Typhlitis, also known as ileocaecal syndrome or neutropenic colitis, is an acute inflammation of the caecum, appendix and occasionally terminal ileum. It is primarily described in children with leukemia and a severe neutropenia. Histologically the changes are of oedema and ulceration of the entire bowel wall, with transmural necrosis and perforation possible. It is thought to be due to a leukemia or lymphoma-tous infiltrate, ischaemia, focal pseudo membranous colitis and/or infection. The most common organisms found include cytomegalovirus virus, Pseudomonas, Candida, Klebsiella, E Coli, B Fragilis and Enterobacter. Whilst being most common in childhood leukemia, it is also seen in aplastic anaemia, lymphoma and during immunosuppressive therapy. Children present with abdominal pain (which may be localized to the right iliac fossa), watery diarrhoea, a palpable mass in the right iliac fossa, fever in neutropenia or with bloody stools.
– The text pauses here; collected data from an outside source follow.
[src/rtl/keypad_matrix_emulator.sv]
// Passive 4x4 keypad model: accepts one key-press request at a time and
// answers the scanner's active-low column drive on the active-low row lines.
module keypad_matrix_emulator
  import keypad_matrix_emulator_pkg::*;
#(
  parameter int unsigned HOLD_CYCLES   = 10_000_000,
  parameter int unsigned BOUNCE_CYCLES = 500_000,
  parameter int unsigned BOUNCE_TICK   = 25_000,
  parameter int unsigned GAP_CYCLES    = 5_000_000,
  parameter logic [15:0] LFSR_SEED     = 16'hACE1
) (
  input logic                     clk,
  input logic                     reset,
  keypad_matrix_emulator_if.slave kp
);

  localparam bit          HAS_BOUNCE  = (BOUNCE_CYCLES != 0);
  localparam logic [31:0] HOLD_LOAD   = 32'(HOLD_CYCLES - 1);
  localparam logic [31:0] GAP_LOAD    = 32'(GAP_CYCLES - 1);
  localparam logic [31:0] BOUNCE_LOAD = HAS_BOUNCE ? 32'(BOUNCE_CYCLES - 1) : 32'd0;
  localparam logic [31:0] TICK_LOAD   = 32'(BOUNCE_TICK - 1);

  kp_state_t   state, state_next;
  logic [31:0] cnt, cnt_load;
  logic [31:0] tick;
  logic        enter;
  logic        phase_end;
  logic        in_bounce;
  logic        lfsr_step;
  logic        accept;
  logic        ready_int;
  logic        pressed, pressed_next;
  logic [3:0]  key_q;
  logic [3:0]  row_q, row_next;
  logic [15:0] lfsr_q;

  assign ready_int = (state == ST_IDLE) && !reset;
  assign accept    = kp.req_valid && ready_int;
  assign phase_end = (cnt == 32'd0);
  assign in_bounce = (state == ST_B_IN) || (state == ST_B_OUT);
  // A phase exit wins over a same-cycle bounce tick, so the LFSR does not step then.
  assign lfsr_step = in_bounce && (tick == 32'd0) && !enter;

  keypad_matrix_emulator_bounce_lfsr #(
    .SEED (LFSR_SEED)
  ) u_lfsr (
    .clk   (clk),
    .reset (reset),
    .step  (lfsr_step),
    .q     (lfsr_q)
  );

  always_ff @(posedge clk or posedge reset) begin
    if (reset) state <= ST_IDLE;
    else       state <= state_next;
  end

  always_comb begin
    state_next = state;
    enter      = 1'b0;
    cnt_load   = 32'd0;
    case (state)
      ST_IDLE: begin
        if (accept) begin
          enter      = 1'b1;
          state_next = HAS_BOUNCE ? ST_B_IN : ST_HOLD;
          cnt_load   = HAS_BOUNCE ? BOUNCE_LOAD : HOLD_LOAD;
        end
      end
      ST_B_IN, ST_HOLD, ST_B_OUT: begin
        if (kp.abort) begin
          enter      = 1'b1;
          state_next = ST_GAP;
          cnt_load   = GAP_LOAD;
        end else if (phase_end) begin
          enter = 1'b1;
          case (state)
            ST_B_IN: begin
              state_next = ST_HOLD;
              cnt_load   = HOLD_LOAD;
            end
            ST_HOLD: begin
              state_next = HAS_BOUNCE ? ST_B_OUT : ST_GAP;
              cnt_load   = HAS_BOUNCE ? BOUNCE_LOAD : GAP_LOAD;
            end
            default: begin
              state_next = ST_GAP;
              cnt_load   = GAP_LOAD;
            end
          endcase
        end
      end
      ST_GAP: begin
        if (phase_end) begin
          enter      = 1'b1;
          state_next = ST_IDLE;
        end
      end
      default: begin
        enter      = 1'b1;
        state_next = ST_IDLE;
      end
    endcase
  end

  // Contact is solid in HOLD and released in GAP/IDLE; bounce phases start
  // from the previous contact level and then follow the LFSR.
  always_comb begin
    pressed_next = pressed;
    if (enter)          pressed_next = (state_next == ST_HOLD) || (state_next == ST_B_OUT);
    else if (lfsr_step) pressed_next = lfsr_q[0];
  end

  always_comb begin
    row_next = ROW_IDLE;
    if (pressed && !kp.col[key_col(key_q)]) row_next[key_row(key_q)] = 1'b0;
  end

  always_ff @(posedge clk or posedge reset) begin
    if (reset) begin
      cnt     <= 32'd0;
      tick    <= 32'd0;
      pressed <= 1'b0;
      key_q   <= 4'd0;
      row_q   <= ROW_IDLE;
    end else begin
      if (enter)               cnt <= cnt_load;
      else if (cnt != 32'd0)   cnt <= cnt - 32'd1;
      if (enter || lfsr_step)  tick <= TICK_LOAD;
      else if (tick != 32'd0)  tick <= tick - 32'd1;
      if (accept)              key_q <= kp.req_key;
      pressed <= pressed_next;
      row_q   <= row_next;
    end
  end

  assign kp.req_ready = ready_int;
  assign kp.pressed   = pressed;
  assign kp.busy      = (state != ST_IDLE);
  assign kp.done      = (state == ST_GAP) && phase_end;
  assign kp.row       = row_q;
  assign kp.dbg_state = state;

endmodule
The caecum and ascending colon are the most common sites of involvement, the appendix and the terminal ileum may be secondarily involved. The plain abdominal radiograph may show distention of nearby small bowel loops, possibly a fluid-filled mass-like density in the right iliac fossa, representing the caecum, thumb printing of the ascending colon and thickening of the caecal wall to greater than 4 mm. Typhlitis may be associated with pneu-matosis coli which is a common finding in markedly immunosuppressed children. Ultrasound examination can be either by a curvilinear or a linear probe. The circumferential thickening of the caecal wall, and possibly the terminal ileum, will be seen. There may be adjacent oedema. Some centers advocate the use of CT where the main findings will again be of
wall thickening of the caecum, decreased bowel wall attenuation due to oedema, streaking and stranding of the adjacent fat and thickening of the fascial planes, as well as fluid around the colon associated with intramural pneumatosis.
Contrast studies should not be attempted due to the risk of perforation. In the absence of perforation surgery is not indicated.
The differential diagnosis includes appendicitis with an appendicular abscess, inflammatory bowel disease or leukaemic deposit (in which case the wall thickening is likely to be eccentric) (Alexander et al. 1988) (Fig. 6.14).